From the first line of the data through the line containing "AOI/OAI and AO/OA | 87", return each line exactly.

::: Information provided

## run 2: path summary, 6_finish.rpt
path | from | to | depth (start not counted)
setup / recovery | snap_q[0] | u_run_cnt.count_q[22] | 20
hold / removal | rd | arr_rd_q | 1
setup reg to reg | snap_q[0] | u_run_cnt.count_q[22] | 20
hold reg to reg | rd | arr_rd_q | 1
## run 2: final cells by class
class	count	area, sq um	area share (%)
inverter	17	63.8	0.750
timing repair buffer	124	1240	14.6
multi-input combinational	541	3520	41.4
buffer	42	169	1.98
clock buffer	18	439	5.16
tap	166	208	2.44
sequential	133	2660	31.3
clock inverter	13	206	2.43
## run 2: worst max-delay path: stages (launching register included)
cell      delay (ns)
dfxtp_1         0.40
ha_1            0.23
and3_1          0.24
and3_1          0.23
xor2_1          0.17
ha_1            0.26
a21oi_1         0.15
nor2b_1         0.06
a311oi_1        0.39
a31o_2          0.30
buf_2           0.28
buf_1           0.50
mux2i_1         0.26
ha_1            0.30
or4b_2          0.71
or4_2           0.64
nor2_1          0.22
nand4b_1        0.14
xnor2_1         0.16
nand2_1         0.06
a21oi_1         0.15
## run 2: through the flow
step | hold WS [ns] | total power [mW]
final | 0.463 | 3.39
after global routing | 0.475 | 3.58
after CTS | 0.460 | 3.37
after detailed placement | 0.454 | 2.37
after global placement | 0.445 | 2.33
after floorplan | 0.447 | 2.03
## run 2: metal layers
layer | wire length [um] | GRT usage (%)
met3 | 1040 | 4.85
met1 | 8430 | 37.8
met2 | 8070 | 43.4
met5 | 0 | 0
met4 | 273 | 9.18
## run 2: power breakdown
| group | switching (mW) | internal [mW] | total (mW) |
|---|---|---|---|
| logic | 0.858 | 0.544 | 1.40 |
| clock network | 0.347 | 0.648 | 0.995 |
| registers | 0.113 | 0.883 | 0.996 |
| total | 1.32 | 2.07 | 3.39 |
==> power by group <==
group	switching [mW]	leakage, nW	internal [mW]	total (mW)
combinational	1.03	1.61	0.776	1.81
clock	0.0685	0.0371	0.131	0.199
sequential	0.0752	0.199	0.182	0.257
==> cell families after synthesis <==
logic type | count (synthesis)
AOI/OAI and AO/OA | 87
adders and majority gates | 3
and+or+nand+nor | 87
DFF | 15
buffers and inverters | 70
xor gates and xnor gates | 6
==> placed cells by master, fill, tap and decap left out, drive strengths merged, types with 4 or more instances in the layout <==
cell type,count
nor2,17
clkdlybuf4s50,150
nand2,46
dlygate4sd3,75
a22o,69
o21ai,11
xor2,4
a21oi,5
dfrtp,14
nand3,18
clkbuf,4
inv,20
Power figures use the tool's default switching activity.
[config.mk]
export PLATFORM = sky130hd
export DESIGN_NAME = decoder_scan_ctrl
export DESIGN_NICKNAME = d
export VERILOG_FILES = /design/src/rtl/decoder_scan_ctrl.sv
export SDC_FILE = /design/constraint.sdc
export NUM_CORES = 1
export LEC_CHECK = 0
export CELL_PAD_IN_SITES_DETAIL_PLACEMENT = 1
export CELL_PAD_IN_SITES_GLOBAL_PLACEMENT = 2
export CORE_MARGIN = 5
export CORE_UTILIZATION = 39
export DETAILED_ROUTE_END_ITERATION = 12
export GPL_TIMING_DRIVEN = 0
export PLACE_DENSITY_LB_ADDON = 0.25
export SLEW_MARGIN = 20
export SYNTH_ARGS = -nofsm -noshare
export SYNTH_HDL_FRONTEND = slang
export SYNTH_SLANG_ARGS = --single-unit
[constraint.sdc]
create_clock -name clk -period 4.7 [get_ports clk]
set_input_delay 0.705 -clock clk [delete_from_list [all_inputs] [get_ports clk]]
set_output_delay 0.705 -clock clk [all_outputs]
set_load 0.005 [all_outputs]
[src/rtl/decoder_scan_ctrl.sv]
// Scan controller for a 2x4 decoder: walks the select lines {A,B} through
// 00->01->10->11, opening a timed enable window per slot behind a blanking guard.
module decoder_scan_ctrl #(
  parameter int ACTIVE_CYCLES = 1000,
  parameter int BLANK_CYCLES  = 2,
  parameter int CNT_W         = 16
) (
  input  logic clk,
  input  logic rst_n,
  input  logic run,
  input  logic step,
  input  logic clr,
  output logic A,
  output logic B,
  output logic E,
  output logic slot_done,
  output logic frame_done,
  output logic busy
);

  // Handshake: none. run is a level, step is a single-cycle request honoured
  // only from IDLE with run low, clr is a synchronous abort with top priority.

  typedef enum logic [1:0] {
    ST_IDLE   = 2'd0,
    ST_BLANK  = 2'd1,
    ST_ACTIVE = 2'd2
  } state_t;

  localparam logic [CNT_W-1:0] BLANK_LAST = CNT_W'(BLANK_CYCLES - 1);
  localparam logic [CNT_W-1:0] ACT_LAST   = CNT_W'(ACTIVE_CYCLES - 1);
  localparam logic [CNT_W-1:0] CNT_ONE    = CNT_W'(1);

  state_t           state_q, state_d;
  logic [CNT_W-1:0] timer_q, timer_d;
  logic [1:0]       slot_q, slot_d;
  logic             e_q, e_d;
  logic             slot_done_q, slot_done_d;
  logic             frame_done_q, frame_done_d;
  logic             busy_q, busy_d;

  always_ff @(posedge clk or negedge rst_n) begin
    if (!rst_n) begin
      state_q      <= ST_IDLE;
      timer_q      <= '0;
      slot_q       <= 2'b00;
      e_q          <= 1'b0;
      slot_done_q  <= 1'b0;
      frame_done_q <= 1'b0;
      busy_q       <= 1'b0;
    end else begin
      state_q      <= state_d;
      timer_q      <= timer_d;
      slot_q       <= slot_d;
      e_q          <= e_d;
      slot_done_q  <= slot_done_d;
      frame_done_q <= frame_done_d;
      busy_q       <= busy_d;
    end
  end

  always_comb begin
    state_d = state_q;
    timer_d = timer_q;
    slot_d  = slot_q;
    if (clr) begin
      state_d = ST_IDLE;
      timer_d = '0;
      slot_d  = 2'b00;
    end else begin
      case (state_q)
        ST_IDLE: begin
          if (run || step) begin
            state_d = ST_BLANK;
            timer_d = '0;
          end
        end
        ST_BLANK: begin
          if (timer_q == BLANK_LAST) begin
            state_d = ST_ACTIVE;
            timer_d = '0;
          end else begin
            timer_d = timer_q + CNT_ONE;
          end
        end
        ST_ACTIVE: begin
          // The slot advances on the same edge that drops E, so the select
          // lines only ever move while the decoder is disabled.
          if (timer_q == ACT_LAST) begin
            slot_d  = slot_q + 2'd1;
            timer_d = '0;
            state_d = run ? ST_BLANK : ST_IDLE;
          end else begin
            timer_d = timer_q + CNT_ONE;
          end
        end
        default: begin
          state_d = ST_IDLE;
          timer_d = '0;
        end
      endcase
    end
  end

  // Outputs are decoded from the next-state values so they land in flops
  // aligned with the state they describe.
  always_comb begin
    e_d          = (state_d == ST_ACTIVE);
    slot_done_d  = e_d && (timer_d == ACT_LAST);
    frame_done_d = slot_done_d && (slot_d == 2'b11);
    busy_d       = (state_d != ST_IDLE);
  end

  assign A          = slot_q[1];
  assign B          = slot_q[0];
  assign E          = e_q;
  assign slot_done  = slot_done_q;
  assign frame_done = frame_done_q;
  assign busy       = busy_q;

endmodule

==> flow_summary.toml <==
[status]
outcome = "complete, no violations"

[logic_synthesis]
synth_area_mm2 = 0.001588
synthCells = 175
synth_edf_count = 0
synth_nets = 182
yosys_warnings = 0
syn_area_per_cell_um2 = 9.073
postSynth.asyncResetShare_pct = 100.0
seq_area_frac_synth_pct = 37.83
ys.flop_type = "dfrtp_1"
post_synth_num_cell_types = 54
ys_ff_latch = 24

[sta]
fmax_mhz = 302.0
drv_slew = 0
worst_pin_slew_ps = 1121
period_share_pct = 70.46
slew_headroom_pct = 24.56
rsz0062_at_grt = "false"
finalSetupTns_ps = 0
fin_crit_ps = 3312
setup_viol_count_final = 0
clock_skew_ps = 2.087
final-hold-violation-count = 0

[critical_path]
r2r_cells = 8
critPathMaxStageDelay_ps = 930
critical_path.startpoint_type = "input pin"
cp_num_cells = 8
crit_type = "input pin to flip-flop"
worst-path-max-fanout = 5
crit_family = "simple AND/OR/NAND/NOR gates"
critical_path_buf_inv_count = 1
path_cells = "clkdlybuf4s50_1, nor4_1, a32o_1, a31oi_1, a221oi_1, nor4bb_1, and4b_1, nor3b_2"
worstPathRequired_ps = 4900
arrival_ps = 3510
ff2ff_setup_slack_ps = 1420
cpMaxStageDelayCell = "nor4_1"
r2r_start = "timer_q[0]$_DFF_PN0_"
end_kind = "flip-flop"
reg2reg_to = "slot_done$_DFF_PN0_"

[floorplanning]
core-area_mm2 = 0.003971
ios = 11
die-area_mm2 = 0.005447
die_h_um = 73.81
start_util_pct = 39.98
rows = 23
die_width_um = 73.81

[finish]
n_antenna_cell = 0
final_cells = 239
finalNetCount = 197
area_growth_pct = 14.42
fillers = 464
layout-drive-gt1-share_pct = 15.34

[placed_design]
dp_cells = 235
gp_congestion = 0.8529
portBuffers = 10
dpl.hpwl_um = 3551

[route]
drt-total-wl_um = 4825
drc = 0
drt_pass1_iterations = 4
routed_via_density = 6.063
drtIter0Drc = 55
wl_per_cell_um = 20.19
num_vias = 1449
drtAntennaViolNets = 0

[global_routing]
antenna_found_initial = 0
grt_pass1_vias = 1525
grt_use_total_pct = 19.92
overflow = 0
grt_pass1_wl_um = 8217
grt_max_degree = 25

[clock_network]
cts_htree_levels = 1
cts_hold_repair.buffers = 0
cts_root_buffer = "clkbuf_8"
post_cts_buffers = 0
insertion_delay_ps = 270
cts_tree = "built"
clkSinkCount = 24
cts_resized = 0
clk_pin_slew_ps = 90
clock_path_buffers = 2
numCtsBuffers = 3

[pwr]
power_w = 0.0005239
ir_worst_vdd_mv = 0.1569
p_leak_nw = 0.6973
powerDensity_mw_per_mm2 = 288.4

[flow_run]
max-cap-violations = 0

[hold_path]
hold_class = "input pin to asynchronous set/reset pin"
-- layout make-up --
type,count,area (um^2),share of cell area (%)
Tap cell,50,62.56,3.444
Clock buffer,3,41.29,2.273
Buffer,8,80.08,4.408
Sequential cell,24,600.6,33.06
Clock inverter,1,30.03,1.653
Multi-Input combinational cell,138,888.4,48.90
Timing Repair Buffer,10,95.09,5.234
Inverter,5,18.77,1.033
-- cells in the mapped netlist, types with 3 or more instances --
cell type	n	area [um^2]
nor4_1	5	31.28
inv_1	5	18.77
clkbuf_8	3	41.29
o21ai_0	9	45.04
or2_2	3	18.77
nand2_1	21	78.83
nor3_1	4	20.02
and2_1	3	18.77
nand3_1	6	30.03
nand4_1	5	31.28
a22oi_1	3	22.52
dfrtp_1	24	600.6
a21oi_1	17	85.08
nor2_1	12	45.04
-- cells in the final DEF (no fill, tap or decap), drive strengths merged, types with 5 or more instances in the layout --
cell and instances:
a21oi 17, clkbuf 7, clkdlybuf4s50 9, dfrtp 24, inv 5, nand2 22
nand3 6, nand4 5, nor2 12, nor4 5, o21ai 9
-- per-stage QoR --
step | setup slack, ps | hold slack, ps | utilization [%] | area, um^2
floorplan | 2053 | 409.4 | - | 1588
global placement | 1238 | 548.6 | 44.08 | 1750
detailed placement | 1115 | 570.1 | 43.95 | 1745
CTS | 1409 | 430.7 | 45.75 | 1817
global route | 1241 | 453.7 | 45.75 | 1817
finish | 1388 | 419.6 | 45.75 | 1817
-- per-layer routing --
layer | global-route usage, % | vias up | share of wire (%)
li1 | - | 682 | -
met1 | 27.40 | 735 | 46
met2 | 32.87 | 27 | 50
met3 | 2.052 | 5 | 3.5
met4 | 5.835 | 0 | 0.91
met5 | 0 | - | 0
-- sequential cells by signal, summed over array words and instances (netlist names) --
name and flops:
busy 1, slot_q 2, frame_done 1, E 1
slot_done 1, timer_q 16, state_q 2
-- worst max path at each step --
stage	from	to	slack (ps)
6_report	step	slot_done$_DFF_PN0_	1390
5_1_grt	timer_q[0]$_DFF_PN0_	slot_done$_DFF_PN0_	1240
4_1_cts	step	slot_done$_DFF_PN0_	1410
3_5_place_dp	step	slot_done$_DFF_PN0_	1120
3_3_place_gp	step	frame_done$_DFF_PN0_	1240
2_1_floorplan	timer_q[1]$_DFF_PN0_	frame_done$_DFF_PN0_	2050
-- cell families after synthesis --
logic type | count (synthesis) | share of synthesized area (%)
XOR/XNOR | 4 | 2.207
AND/OR/NAND/NOR | 83 | 30.65
flip-flops | 24 | 37.83
buffers and inverters | 13 | 6.225
AO/OA/AOI/OAI | 49 | 21.51
adder cells (fa/ha/maj) | 2 | 1.576
-- power by group --
part	switching (W)	internal (W)	leakage (nW)
Clock	0.0000748	0.000114	0.0357
Combinational	0.0000664	0.0000442	0.330
Sequential	0.0000104	0.000214	0.332
No activity file was read; power rests on OpenSTA's default activity.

::::::

**Exercise solution:**
## run 2: path summary, 6_finish.rpt
path | from | to | depth (start not counted)
setup / recovery | snap_q[0] | u_run_cnt.count_q[22] | 20
hold / removal | rd | arr_rd_q | 1
setup reg to reg | snap_q[0] | u_run_cnt.count_q[22] | 20
hold reg to reg | rd | arr_rd_q | 1
## run 2: final cells by class
class	count	area, sq um	area share (%)
inverter	17	63.8	0.750
timing repair buffer	124	1240	14.6
multi-input combinational	541	3520	41.4
buffer	42	169	1.98
clock buffer	18	439	5.16
tap	166	208	2.44
sequential	133	2660	31.3
clock inverter	13	206	2.43
## run 2: worst max-delay path: stages (launching register included)
cell      delay (ns)
dfxtp_1         0.40
ha_1            0.23
and3_1          0.24
and3_1          0.23
xor2_1          0.17
ha_1            0.26
a21oi_1         0.15
nor2b_1         0.06
a311oi_1        0.39
a31o_2          0.30
buf_2           0.28
buf_1           0.50
mux2i_1         0.26
ha_1            0.30
or4b_2          0.71
or4_2           0.64
nor2_1          0.22
nand4b_1        0.14
xnor2_1         0.16
nand2_1         0.06
a21oi_1         0.15
## run 2: through the flow
step | hold WS [ns] | total power [mW]
final | 0.463 | 3.39
after global routing | 0.475 | 3.58
after CTS | 0.460 | 3.37
after detailed placement | 0.454 | 2.37
after global placement | 0.445 | 2.33
after floorplan | 0.447 | 2.03
## run 2: metal layers
layer | wire length [um] | GRT usage (%)
met3 | 1040 | 4.85
met1 | 8430 | 37.8
met2 | 8070 | 43.4
met5 | 0 | 0
met4 | 273 | 9.18
## run 2: power breakdown
| group | switching (mW) | internal [mW] | total (mW) |
|---|---|---|---|
| logic | 0.858 | 0.544 | 1.40 |
| clock network | 0.347 | 0.648 | 0.995 |
| registers | 0.113 | 0.883 | 0.996 |
| total | 1.32 | 2.07 | 3.39 |
==> power by group <==
group	switching [mW]	leakage, nW	internal [mW]	total (mW)
combinational	1.03	1.61	0.776	1.81
clock	0.0685	0.0371	0.131	0.199
sequential	0.0752	0.199	0.182	0.257
==> cell families after synthesis <==
logic type | count (synthesis)
AOI/OAI and AO/OA | 87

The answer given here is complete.